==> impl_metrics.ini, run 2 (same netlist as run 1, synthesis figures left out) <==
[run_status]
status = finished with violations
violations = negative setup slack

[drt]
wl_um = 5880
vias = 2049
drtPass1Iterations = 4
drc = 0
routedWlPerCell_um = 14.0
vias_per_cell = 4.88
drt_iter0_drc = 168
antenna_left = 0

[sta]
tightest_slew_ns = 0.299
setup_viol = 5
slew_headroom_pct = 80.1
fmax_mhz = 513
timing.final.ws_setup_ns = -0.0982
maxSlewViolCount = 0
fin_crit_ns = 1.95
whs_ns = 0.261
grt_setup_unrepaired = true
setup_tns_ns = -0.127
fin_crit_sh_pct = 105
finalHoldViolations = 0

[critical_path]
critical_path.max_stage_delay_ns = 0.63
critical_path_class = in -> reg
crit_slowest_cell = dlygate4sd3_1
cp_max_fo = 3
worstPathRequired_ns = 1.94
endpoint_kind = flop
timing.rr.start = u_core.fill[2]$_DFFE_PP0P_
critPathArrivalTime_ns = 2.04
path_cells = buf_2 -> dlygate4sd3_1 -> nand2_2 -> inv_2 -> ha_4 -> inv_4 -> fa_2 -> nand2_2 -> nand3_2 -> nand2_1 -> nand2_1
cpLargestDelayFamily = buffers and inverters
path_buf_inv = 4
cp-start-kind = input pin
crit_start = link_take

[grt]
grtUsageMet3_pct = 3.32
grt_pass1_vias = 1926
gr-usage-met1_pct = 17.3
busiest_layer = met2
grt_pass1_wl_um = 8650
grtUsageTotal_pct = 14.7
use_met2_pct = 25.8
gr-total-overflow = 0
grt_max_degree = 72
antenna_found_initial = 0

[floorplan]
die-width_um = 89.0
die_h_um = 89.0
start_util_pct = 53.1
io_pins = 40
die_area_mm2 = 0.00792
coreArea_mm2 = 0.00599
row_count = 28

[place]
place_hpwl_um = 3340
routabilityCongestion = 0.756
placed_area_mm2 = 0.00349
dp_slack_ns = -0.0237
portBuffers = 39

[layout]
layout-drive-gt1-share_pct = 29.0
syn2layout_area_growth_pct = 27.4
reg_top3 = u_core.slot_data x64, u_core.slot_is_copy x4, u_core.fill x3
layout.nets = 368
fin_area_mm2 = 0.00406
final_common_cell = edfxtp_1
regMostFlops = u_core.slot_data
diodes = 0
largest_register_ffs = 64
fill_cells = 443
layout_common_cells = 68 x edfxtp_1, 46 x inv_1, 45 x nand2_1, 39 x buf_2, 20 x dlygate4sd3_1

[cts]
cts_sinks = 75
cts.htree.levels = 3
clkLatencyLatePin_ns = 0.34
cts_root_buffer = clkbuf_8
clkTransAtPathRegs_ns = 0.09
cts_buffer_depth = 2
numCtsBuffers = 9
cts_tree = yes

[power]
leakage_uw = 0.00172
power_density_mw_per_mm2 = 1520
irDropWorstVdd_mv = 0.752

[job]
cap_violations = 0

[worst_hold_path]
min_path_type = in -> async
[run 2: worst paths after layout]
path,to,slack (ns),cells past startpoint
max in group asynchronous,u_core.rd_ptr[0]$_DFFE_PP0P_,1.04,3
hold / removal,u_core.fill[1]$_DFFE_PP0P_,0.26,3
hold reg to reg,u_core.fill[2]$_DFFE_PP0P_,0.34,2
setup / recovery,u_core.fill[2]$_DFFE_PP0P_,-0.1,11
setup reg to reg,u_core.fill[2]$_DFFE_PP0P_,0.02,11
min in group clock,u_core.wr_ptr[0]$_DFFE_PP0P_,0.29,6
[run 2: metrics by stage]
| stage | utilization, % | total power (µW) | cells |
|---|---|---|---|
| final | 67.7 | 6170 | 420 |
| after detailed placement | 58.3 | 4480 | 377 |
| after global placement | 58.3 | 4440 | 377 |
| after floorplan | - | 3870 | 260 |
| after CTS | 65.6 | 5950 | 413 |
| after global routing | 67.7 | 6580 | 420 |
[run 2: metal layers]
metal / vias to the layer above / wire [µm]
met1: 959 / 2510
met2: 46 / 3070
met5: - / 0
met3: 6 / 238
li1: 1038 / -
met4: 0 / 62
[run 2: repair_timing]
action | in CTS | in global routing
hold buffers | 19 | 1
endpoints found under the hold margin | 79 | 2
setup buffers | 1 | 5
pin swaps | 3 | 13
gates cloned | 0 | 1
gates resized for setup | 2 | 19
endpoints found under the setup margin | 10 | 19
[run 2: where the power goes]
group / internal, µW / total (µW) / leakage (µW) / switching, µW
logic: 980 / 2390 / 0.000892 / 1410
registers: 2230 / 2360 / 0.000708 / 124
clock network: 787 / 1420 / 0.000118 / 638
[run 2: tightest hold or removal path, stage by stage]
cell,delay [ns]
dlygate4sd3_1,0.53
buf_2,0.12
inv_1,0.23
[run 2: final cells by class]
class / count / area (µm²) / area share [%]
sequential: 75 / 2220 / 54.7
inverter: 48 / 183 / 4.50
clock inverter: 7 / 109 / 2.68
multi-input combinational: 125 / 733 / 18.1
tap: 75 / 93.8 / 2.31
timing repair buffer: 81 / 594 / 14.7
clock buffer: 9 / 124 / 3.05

________________________________________

- [What needs to be done]: Your task is to repeat each line of the material exactly.

- [Problem solution]:
==> impl_metrics.ini, run 2 (same netlist as run 1, synthesis figures left out) <==
[run_status]
status = finished with violations
violations = negative setup slack

[drt]
wl_um = 5880
vias = 2049
drtPass1Iterations = 4
drc = 0
routedWlPerCell_um = 14.0
vias_per_cell = 4.88
drt_iter0_drc = 168
antenna_left = 0

[sta]
tightest_slew_ns = 0.299
setup_viol = 5
slew_headroom_pct = 80.1
fmax_mhz = 513
timing.final.ws_setup_ns = -0.0982
maxSlewViolCount = 0
fin_crit_ns = 1.95
whs_ns = 0.261
grt_setup_unrepaired = true
setup_tns_ns = -0.127
fin_crit_sh_pct = 105
finalHoldViolations = 0

[critical_path]
critical_path.max_stage_delay_ns = 0.63
critical_path_class = in -> reg
crit_slowest_cell = dlygate4sd3_1
cp_max_fo = 3
worstPathRequired_ns = 1.94
endpoint_kind = flop
timing.rr.start = u_core.fill[2]$_DFFE_PP0P_
critPathArrivalTime_ns = 2.04
path_cells = buf_2 -> dlygate4sd3_1 -> nand2_2 -> inv_2 -> ha_4 -> inv_4 -> fa_2 -> nand2_2 -> nand3_2 -> nand2_1 -> nand2_1
cpLargestDelayFamily = buffers and inverters
path_buf_inv = 4
cp-start-kind = input pin
crit_start = link_take

[grt]
grtUsageMet3_pct = 3.32
grt_pass1_vias = 1926
gr-usage-met1_pct = 17.3
busiest_layer = met2
grt_pass1_wl_um = 8650
grtUsageTotal_pct = 14.7
use_met2_pct = 25.8
gr-total-overflow = 0
grt_max_degree = 72
antenna_found_initial = 0

[floorplan]
die-width_um = 89.0
die_h_um = 89.0
start_util_pct = 53.1
io_pins = 40
die_area_mm2 = 0.00792
coreArea_mm2 = 0.00599
row_count = 28

[place]
place_hpwl_um = 3340
routabilityCongestion = 0.756
placed_area_mm2 = 0.00349
dp_slack_ns = -0.0237
portBuffers = 39

[layout]
layout-drive-gt1-share_pct = 29.0
syn2layout_area_growth_pct = 27.4
reg_top3 = u_core.slot_data x64, u_core.slot_is_copy x4, u_core.fill x3
layout.nets = 368
fin_area_mm2 = 0.00406
final_common_cell = edfxtp_1
regMostFlops = u_core.slot_data
diodes = 0
largest_register_ffs = 64
fill_cells = 443
layout_common_cells = 68 x edfxtp_1, 46 x inv_1, 45 x nand2_1, 39 x buf_2, 20 x dlygate4sd3_1

[cts]
cts_sinks = 75
cts.htree.levels = 3
clkLatencyLatePin_ns = 0.34
cts_root_buffer = clkbuf_8
clkTransAtPathRegs_ns = 0.09
cts_buffer_depth = 2
numCtsBuffers = 9
cts_tree = yes

[power]
leakage_uw = 0.00172
power_density_mw_per_mm2 = 1520
irDropWorstVdd_mv = 0.752

[job]
cap_violations = 0

[worst_hold_path]
min_path_type = in -> async
[run 2: worst paths after layout]
path,to,slack (ns),cells past startpoint
max in group asynchronous,u_core.rd_ptr[0]$_DFFE_PP0P_,1.04,3
hold / removal,u_core.fill[1]$_DFFE_PP0P_,0.26,3
hold reg to reg,u_core.fill[2]$_DFFE_PP0P_,0.34,2
setup / recovery,u_core.fill[2]$_DFFE_PP0P_,-0.1,11
setup reg to reg,u_core.fill[2]$_DFFE_PP0P_,0.02,11
min in group clock,u_core.wr_ptr[0]$_DFFE_PP0P_,0.29,6
[run 2: metrics by stage]
| stage | utilization, % | total power (µW) | cells |
|---|---|---|---|
| final | 67.7 | 6170 | 420 |
| after detailed placement | 58.3 | 4480 | 377 |
| after global placement | 58.3 | 4440 | 377 |
| after floorplan | - | 3870 | 260 |
| after CTS | 65.6 | 5950 | 413 |
| after global routing | 67.7 | 6580 | 420 |
[run 2: metal layers]
metal / vias to the layer above / wire [µm]
met1: 959 / 2510
met2: 46 / 3070
met5: - / 0
met3: 6 / 238
li1: 1038 / -
met4: 0 / 62
[run 2: repair_timing]
action | in CTS | in global routing
hold buffers | 19 | 1
endpoints found under the hold margin | 79 | 2
setup buffers | 1 | 5
pin swaps | 3 | 13
gates cloned | 0 | 1
gates resized for setup | 2 | 19
endpoints found under the setup margin | 10 | 19
[run 2: where the power goes]
group / internal, µW / total (µW) / leakage (µW) / switching, µW
logic: 980 / 2390 / 0.000892 / 1410
registers: 2230 / 2360 / 0.000708 / 124
clock network: 787 / 1420 / 0.000118 / 638
[run 2: tightest hold or removal path, stage by stage]
cell,delay [ns]
dlygate4sd3_1,0.53
buf_2,0.12
inv_1,0.23
[run 2: final cells by class]
class / count / area (µm²) / area share [%]
sequential: 75 / 2220 / 54.7
inverter: 48 / 183 / 4.50
clock inverter: 7 / 109 / 2.68
multi-input combinational: 125 / 733 / 18.1
tap: 75 / 93.8 / 2.31
timing repair buffer: 81 / 594 / 14.7
clock buffer: 9 / 124 / 3.05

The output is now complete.